Water, Salts, Lipids, Proteins, and Nucleic Acids: Functions
Key Biological Molecules and Their Functions
Water is the most abundant molecule in living things, generally comprising about 75% of weight. Chemically, it’s a molecule formed by one oxygen atom and two hydrogen atoms. Due to oxygen’s electronegativity, the molecule has a region of negative charge around the oxygen and positive charges around the hydrogens. This bipolar nature causes water molecules to bond with each other and other molecules through electrostatic interactions, known as hydrogen bonding.
- Universal Solvent: Water dissolves polar molecules (hydrophilic) but not nonpolar molecules (hydrophobic).
- High Specific Heat: A large amount of energy is required to raise the temperature of one gram of water by 1°C. This helps to minimize abrupt temperature changes, preventing thermal shock.
- High Heat of Vaporization: It takes 540 calories to vaporize water at its boiling point (100°C).
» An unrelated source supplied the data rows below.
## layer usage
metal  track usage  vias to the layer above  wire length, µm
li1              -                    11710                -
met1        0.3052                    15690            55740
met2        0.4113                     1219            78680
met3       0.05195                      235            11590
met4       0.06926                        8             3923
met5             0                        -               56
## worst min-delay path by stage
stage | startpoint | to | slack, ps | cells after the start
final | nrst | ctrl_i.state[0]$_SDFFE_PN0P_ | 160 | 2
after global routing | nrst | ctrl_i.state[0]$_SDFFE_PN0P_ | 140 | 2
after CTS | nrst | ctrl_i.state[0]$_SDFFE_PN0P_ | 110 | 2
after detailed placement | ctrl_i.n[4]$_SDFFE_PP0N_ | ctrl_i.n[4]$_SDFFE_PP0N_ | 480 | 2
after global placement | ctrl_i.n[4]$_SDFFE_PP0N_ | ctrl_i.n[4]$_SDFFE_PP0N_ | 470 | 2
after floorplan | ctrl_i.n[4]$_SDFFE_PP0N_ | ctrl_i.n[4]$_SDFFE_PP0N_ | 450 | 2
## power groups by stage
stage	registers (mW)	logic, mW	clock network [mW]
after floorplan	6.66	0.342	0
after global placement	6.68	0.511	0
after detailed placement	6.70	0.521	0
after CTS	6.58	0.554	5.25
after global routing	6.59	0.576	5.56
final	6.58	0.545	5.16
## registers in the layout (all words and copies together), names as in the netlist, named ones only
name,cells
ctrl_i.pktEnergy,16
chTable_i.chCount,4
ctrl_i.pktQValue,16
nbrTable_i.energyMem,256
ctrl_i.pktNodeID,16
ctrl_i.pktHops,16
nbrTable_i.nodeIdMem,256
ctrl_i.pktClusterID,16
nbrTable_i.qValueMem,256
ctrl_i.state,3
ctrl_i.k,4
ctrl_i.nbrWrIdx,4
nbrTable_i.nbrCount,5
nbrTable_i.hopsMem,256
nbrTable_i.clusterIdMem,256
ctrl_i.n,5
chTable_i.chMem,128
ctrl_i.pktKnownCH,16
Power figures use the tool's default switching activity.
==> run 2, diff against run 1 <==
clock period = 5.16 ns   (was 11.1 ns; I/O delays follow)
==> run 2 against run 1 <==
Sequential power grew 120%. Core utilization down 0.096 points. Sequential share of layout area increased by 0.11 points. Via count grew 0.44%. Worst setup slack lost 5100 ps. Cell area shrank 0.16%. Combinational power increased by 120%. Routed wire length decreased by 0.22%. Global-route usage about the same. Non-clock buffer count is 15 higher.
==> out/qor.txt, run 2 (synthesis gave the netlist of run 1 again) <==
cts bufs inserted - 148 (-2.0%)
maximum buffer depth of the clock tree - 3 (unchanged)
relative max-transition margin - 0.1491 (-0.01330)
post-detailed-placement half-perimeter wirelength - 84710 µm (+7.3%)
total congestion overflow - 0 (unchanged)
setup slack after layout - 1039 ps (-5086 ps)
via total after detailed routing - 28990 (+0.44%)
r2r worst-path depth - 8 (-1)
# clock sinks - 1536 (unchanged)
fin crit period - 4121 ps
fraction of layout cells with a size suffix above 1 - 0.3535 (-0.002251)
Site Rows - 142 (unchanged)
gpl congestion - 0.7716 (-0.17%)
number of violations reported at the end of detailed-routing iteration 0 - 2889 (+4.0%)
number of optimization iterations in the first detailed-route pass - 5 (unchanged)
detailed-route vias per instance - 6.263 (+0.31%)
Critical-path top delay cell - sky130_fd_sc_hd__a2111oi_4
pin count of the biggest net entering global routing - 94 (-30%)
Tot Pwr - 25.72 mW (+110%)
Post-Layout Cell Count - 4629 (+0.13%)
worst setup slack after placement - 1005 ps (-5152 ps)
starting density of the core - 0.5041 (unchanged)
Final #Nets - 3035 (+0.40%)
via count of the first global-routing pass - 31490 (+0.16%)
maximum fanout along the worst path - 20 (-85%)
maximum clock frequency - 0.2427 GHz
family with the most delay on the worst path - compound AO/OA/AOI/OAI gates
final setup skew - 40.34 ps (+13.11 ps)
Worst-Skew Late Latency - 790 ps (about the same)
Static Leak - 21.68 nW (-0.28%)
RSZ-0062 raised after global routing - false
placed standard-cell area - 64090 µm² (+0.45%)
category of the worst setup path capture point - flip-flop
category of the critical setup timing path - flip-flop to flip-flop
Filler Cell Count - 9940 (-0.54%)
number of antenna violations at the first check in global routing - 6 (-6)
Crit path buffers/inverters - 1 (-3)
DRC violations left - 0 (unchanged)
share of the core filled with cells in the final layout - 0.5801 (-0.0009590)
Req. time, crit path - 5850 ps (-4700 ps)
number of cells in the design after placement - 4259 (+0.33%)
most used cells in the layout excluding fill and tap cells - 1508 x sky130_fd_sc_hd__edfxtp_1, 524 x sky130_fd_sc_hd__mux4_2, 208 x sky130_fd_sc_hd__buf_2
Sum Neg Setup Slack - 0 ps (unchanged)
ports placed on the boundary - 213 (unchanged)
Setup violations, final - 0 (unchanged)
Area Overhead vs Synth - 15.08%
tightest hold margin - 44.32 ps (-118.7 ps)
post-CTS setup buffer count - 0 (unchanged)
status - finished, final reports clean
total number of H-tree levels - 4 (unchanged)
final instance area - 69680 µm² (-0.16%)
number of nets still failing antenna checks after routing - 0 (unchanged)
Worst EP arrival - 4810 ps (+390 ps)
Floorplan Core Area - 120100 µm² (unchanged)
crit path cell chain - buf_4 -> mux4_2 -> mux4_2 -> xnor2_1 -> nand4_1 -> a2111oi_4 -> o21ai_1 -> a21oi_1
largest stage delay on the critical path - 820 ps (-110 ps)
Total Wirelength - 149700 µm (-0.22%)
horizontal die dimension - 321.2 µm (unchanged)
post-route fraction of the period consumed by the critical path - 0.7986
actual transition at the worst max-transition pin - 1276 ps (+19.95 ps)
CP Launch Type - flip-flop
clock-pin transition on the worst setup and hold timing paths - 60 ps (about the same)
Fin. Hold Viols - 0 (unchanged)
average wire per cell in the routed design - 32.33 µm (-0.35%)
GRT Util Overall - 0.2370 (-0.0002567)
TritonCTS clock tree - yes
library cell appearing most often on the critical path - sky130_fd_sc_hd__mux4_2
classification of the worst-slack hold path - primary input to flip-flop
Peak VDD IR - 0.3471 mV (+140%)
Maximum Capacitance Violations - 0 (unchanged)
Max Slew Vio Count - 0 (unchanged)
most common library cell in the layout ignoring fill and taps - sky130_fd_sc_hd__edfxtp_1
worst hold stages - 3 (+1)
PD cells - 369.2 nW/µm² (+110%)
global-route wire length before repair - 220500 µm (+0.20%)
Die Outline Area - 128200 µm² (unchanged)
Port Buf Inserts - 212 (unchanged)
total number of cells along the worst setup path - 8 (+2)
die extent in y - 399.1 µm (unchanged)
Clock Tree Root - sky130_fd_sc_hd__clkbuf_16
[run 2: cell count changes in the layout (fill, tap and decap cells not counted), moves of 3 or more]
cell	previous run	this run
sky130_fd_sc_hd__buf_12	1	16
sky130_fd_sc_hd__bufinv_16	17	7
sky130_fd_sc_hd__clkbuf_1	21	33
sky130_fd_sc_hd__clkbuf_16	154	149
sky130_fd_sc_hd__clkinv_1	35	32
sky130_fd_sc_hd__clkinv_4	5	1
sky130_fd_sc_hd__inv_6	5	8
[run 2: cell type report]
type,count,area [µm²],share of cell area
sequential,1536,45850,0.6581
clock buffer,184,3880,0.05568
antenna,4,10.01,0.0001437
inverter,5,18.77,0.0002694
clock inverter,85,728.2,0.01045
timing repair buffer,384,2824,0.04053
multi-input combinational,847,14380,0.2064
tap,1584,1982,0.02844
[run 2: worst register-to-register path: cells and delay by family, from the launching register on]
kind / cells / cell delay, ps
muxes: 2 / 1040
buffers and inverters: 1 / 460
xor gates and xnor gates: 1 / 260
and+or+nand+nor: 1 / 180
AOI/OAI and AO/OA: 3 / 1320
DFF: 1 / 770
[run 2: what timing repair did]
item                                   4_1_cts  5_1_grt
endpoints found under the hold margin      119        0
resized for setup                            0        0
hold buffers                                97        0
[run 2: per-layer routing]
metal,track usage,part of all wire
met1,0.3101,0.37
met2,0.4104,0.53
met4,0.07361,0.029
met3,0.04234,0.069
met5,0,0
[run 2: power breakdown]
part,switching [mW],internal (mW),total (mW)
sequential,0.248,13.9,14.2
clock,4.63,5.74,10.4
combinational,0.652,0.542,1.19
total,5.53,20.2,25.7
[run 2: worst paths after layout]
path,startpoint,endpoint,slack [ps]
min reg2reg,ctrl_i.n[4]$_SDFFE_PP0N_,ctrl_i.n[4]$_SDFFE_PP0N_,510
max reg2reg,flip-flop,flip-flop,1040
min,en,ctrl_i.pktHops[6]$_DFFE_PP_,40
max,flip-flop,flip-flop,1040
- High Surface Tension: Water exhibits surface tension, causing it to behave like an elastic film. For example, insects like water striders can walk on water without sinking.
- Substance Transport: Water is a key component of the internal environment in living organisms, transporting nutrients and waste products as part of the blood.
- Lubricant and Shock Absorber: Water prevents friction between hard parts of the skeleton in joints (synovial fluid in the knee), protecting the bones.
- Lower Density as a Solid: Unlike many other substances, water is less dense in its solid form (ice) than in its liquid form.
Mineral Salts
Mineral salts are formed from dissolved ions such as Cl, Na, K, and Ca. They are involved in regulating water movement into and out of cells, a process related to osmosis. Osmosis is the movement of a solvent from an area of low solute concentration to an area of high solute concentration, separated by a semipermeable membrane. In a hypotonic environment (low ion concentration), water enters the cell to equalize concentrations, causing the cell to swell (turgor). Conversely, in a hypertonic environment (high ion concentration), water leaves the cell, causing it to shrink (plasmolysis).
Lipids
Lipids are composed of C, H, and O and are characterized by their insolubility in water and solubility in organic solvents. Their primary functions are energy storage and structural support. Key types of lipids include:
- Fats: Formed by the combination of glycerol and three fatty acids. Due to their low density and high energy value, they serve as energy reserves.
- Phospholipids: Bipolar molecules with a hydrophilic (water-attracting) end and a hydrophobic (water-repelling) end. These molecules are ideal for forming cell membranes.
- Isoprenoids: Include vitamins such as A, D, E, and K.
Proteins
Proteins are macromolecules formed by the polymerization of amino acids. Each amino acid contains an amino group and a carboxyl group attached to the same carbon atom, and they are distinguished by their R group. Amino acids are linked by peptide bonds. A key characteristic of proteins is their specificity; each species has its own unique proteins, which can even vary within the same species. This specificity is why blood transfusions or transplants can be rejected. A protein’s function depends on its three-dimensional structure, which is its final (quaternary) structure when it consists of multiple amino acid chains.
Functions of proteins:
- Transport of CO2, O2, and Fe
- Immune protection
- Involvement in blood coagulation
- Muscle contraction and relaxation
- Catalysis
- Toxins (e.g., cobra venom)
Nucleic Acids
Nucleic acids are formed by C, H, O, N, and P. There are two types: DNA and RNA. They consist of nucleotide units linked together to form long chains. Each nucleotide is composed of a sugar, a phosphate group, and a nitrogenous base. In DNA, the sugar is deoxyribose, while in RNA, it is ribose.
Function: Nucleic acids carry genetic information and direct the cell to produce proteins.